Selon ces dispositions, un employeur ne peut pas, en principe, traiter différemment ses employés. Toutefois, selon la jurisprudence, lorsqu’un employeur avance une raison pertinente et objective, une distinction peut être permise. Dans une décision rendue par la cour d’appel de Nîmes en mars 2012, il a été jugé qu’une entreprise pouvait n’accorder des tickets-restaurants qu’à condition que le domicile du salarié se trouve à plus de 10 minutes de trajet de son lieu de travail, les salariés dont le lieu de travail se trouve non loin de leur domicile pouvant rentrer chez eux pour déjeuner.
« Situation comparable », le nœud de la question !
Lorsque l’on analyse les deux décisions rendues en mars 2021, il apparaît clairement que la contradiction est liée à l’appréciation différente de la « situation comparable » évoquée par l’ANI sur le télétravail.
Dans la décision du tribunal de Nanterre, les juges considèrent un surcoût qui n’existe pas chez les télétravailleurs.

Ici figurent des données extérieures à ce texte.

### config.mk
export PLATFORM = sky130hd
export DESIGN_NAME = card_clk_switch
export DESIGN_NICKNAME = d
export VERILOG_FILES = /design/src/rtl/cc_pkg.sv /design/src/rtl/cc_sync.sv /design/src/rtl/cc_divider.sv /design/src/rtl/cc_mode_ctrl.sv /design/src/rtl/card_clk_switch.sv
export SDC_FILE = /design/constraint.sdc
export NUM_CORES = 1
export LEC_CHECK = 0
export ABC_AREA = 1
export ABC_CLOCK_PERIOD_IN_PS = 1800
export BUFFER_PORTS_ARGS = -buffer_cell sky130_fd_sc_hd__buf_4
export CAP_MARGIN = 25
export CELL_PAD_IN_SITES_DETAIL_PLACEMENT = 2
export CELL_PAD_IN_SITES_GLOBAL_PLACEMENT = 2
export CORE_MARGIN = 2
export CORE_UTILIZATION = 30
export CTS_BUF_LIST = sky130_fd_sc_hd__clkbuf_16
export CTS_CLUSTER_DIAMETER = 80
export DETAILED_ROUTE_END_ITERATION = 12
export HOLD_SLACK_MARGIN = 0.03
export MAX_ROUTING_LAYER = met4
export PLACE_DENSITY = 0.82
export SYNTH_ARGS = -nofsm -noshare
export SYNTH_HDL_FRONTEND = slang
export SYNTH_SLANG_ARGS = --single-unit
export TNS_END_PERCENT = 20
### constraint.sdc
create_clock -name clk -period 1.8 [get_ports clk]
set_input_delay 0.36 -clock clk [delete_from_list [all_inputs] [get_ports clk]]
set_output_delay 0.36 -clock clk [all_outputs]
set_load 0.005 [all_outputs]
`config.mk`:
```
export PLATFORM = sky130hd
export DESIGN_NAME = nested_prio_ctrl
export DESIGN_NICKNAME = d
export VERILOG_FILES = /design/src/rtl/npc_pkg.sv /design/src/rtl/npc_datapath.sv /design/src/rtl/npc_control.sv /design/src/rtl/nested_prio_ctrl.sv
export SDC_FILE = /design/constraint.sdc
export NUM_CORES = 1
export LEC_CHECK = 0
export ABC_AREA = 1
export BUFFER_PORTS_ARGS = -buffer_cell sky130_fd_sc_hd__buf_2
export CAP_MARGIN = 20
export CORE_MARGIN = 3
export CORE_UTILIZATION = 40
export CTS_CLUSTER_SIZE = 8
export DETAILED_ROUTE_END_ITERATION = 12
export PLACE_DENSITY_LB_ADDON = 0.3
export SLEW_MARGIN = 20
export SYNTH_ARGS = -nofsm -noshare
export SYNTH_HDL_FRONTEND = slang
export SYNTH_SLANG_ARGS = --single-unit
export TNS_END_PERCENT = 1
```
`constraint.sdc`:
```
create_clock -name clk -period 8.95 [get_ports clk]
set_input_delay 0 -clock clk [delete_from_list [all_inputs] [get_ports clk]]
set_output_delay 0 -clock clk [all_outputs]
set_load 0.02 [all_outputs]
```
File: src/rtl/kde_sync.sv
module kde_sync #(
   parameter int unsigned WIDTH  = 2,
   parameter int unsigned STAGES = 2,
   parameter logic [WIDTH-1:0] RESET_VAL = '1
) (
   input  logic             clk,
   input  logic             rst_n,
   input  logic [WIDTH-1:0] din,
   output logic [WIDTH-1:0] dout
);
   initial assert (STAGES >= 2) else $error("kde_sync: STAGES must be at least 2");

   logic [STAGES-1:0][WIDTH-1:0] chain_q;

   generate
      for (genvar s = 0; s < STAGES; s++) begin : g_stage
         if (s == 0) begin : g_first
            always_ff @(posedge clk or negedge rst_n) begin
               if (!rst_n) chain_q[s] <= RESET_VAL;
               else        chain_q[s] <= din;
            end
         end else begin : g_rest
            always_ff @(posedge clk or negedge rst_n) begin
               if (!rst_n) chain_q[s] <= RESET_VAL;
               else        chain_q[s] <= chain_q[s-1];
            end
         end
      end
   endgenerate

   assign dout = chain_q[STAGES-1];
endmodule
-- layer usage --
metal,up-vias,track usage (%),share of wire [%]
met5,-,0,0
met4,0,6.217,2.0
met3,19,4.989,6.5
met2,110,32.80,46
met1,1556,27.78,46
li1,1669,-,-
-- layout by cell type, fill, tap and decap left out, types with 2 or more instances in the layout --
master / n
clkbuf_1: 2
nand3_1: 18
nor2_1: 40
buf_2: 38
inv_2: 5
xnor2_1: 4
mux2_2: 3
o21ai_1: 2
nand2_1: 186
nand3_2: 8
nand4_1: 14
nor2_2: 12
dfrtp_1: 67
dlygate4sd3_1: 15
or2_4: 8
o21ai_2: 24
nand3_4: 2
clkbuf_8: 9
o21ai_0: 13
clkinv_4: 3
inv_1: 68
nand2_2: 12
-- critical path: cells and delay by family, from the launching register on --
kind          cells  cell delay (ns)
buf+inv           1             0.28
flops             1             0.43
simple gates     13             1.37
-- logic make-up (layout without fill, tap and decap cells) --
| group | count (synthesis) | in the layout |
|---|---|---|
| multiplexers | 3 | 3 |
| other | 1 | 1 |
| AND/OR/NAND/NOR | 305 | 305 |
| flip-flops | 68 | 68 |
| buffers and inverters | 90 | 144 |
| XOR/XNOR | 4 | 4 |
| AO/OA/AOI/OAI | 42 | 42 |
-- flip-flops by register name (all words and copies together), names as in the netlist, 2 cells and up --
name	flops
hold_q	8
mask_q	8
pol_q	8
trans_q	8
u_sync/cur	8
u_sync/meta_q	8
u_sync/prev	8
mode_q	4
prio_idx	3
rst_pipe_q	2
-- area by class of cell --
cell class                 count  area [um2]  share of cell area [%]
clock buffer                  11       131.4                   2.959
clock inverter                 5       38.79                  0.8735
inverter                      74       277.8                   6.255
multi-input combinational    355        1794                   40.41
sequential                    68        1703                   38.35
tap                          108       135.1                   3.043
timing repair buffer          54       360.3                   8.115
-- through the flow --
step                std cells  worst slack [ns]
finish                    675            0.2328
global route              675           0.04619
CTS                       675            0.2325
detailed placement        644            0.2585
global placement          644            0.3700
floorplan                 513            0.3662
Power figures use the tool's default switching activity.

En revanche, celle du tribunal de Paris est motivée par le fait que le repas se trouve au milieu du temps de travail du salarié, situation qui existe chez tous les salariés, peu importe où ils travaillent. Par ailleurs, dans le second cas, les juges ont peut-être considéré qu’un salarié en télétravail peut ne pas travailler depuis son domicile et donc ne pas avoir accès à un endroit pour cuisiner.
En tout cas, au regard des motifs avancés, les deux décisions respectent bien la loi. Il faudra donc attendre de nouvelles décisions pour être fixé. Comme l’a confié l’avocate en droit du travail Eva Kopelman au Parisien : « Seule une décision de la Cour de cassation pourra avoir un principe uniformisé et incontestable sur l’obligation pour l’employeur de délivrer des tickets-restaurants à ses salariés en télétravail ». Il reste donc à espérer que les parties fassent appel des décisions rendues.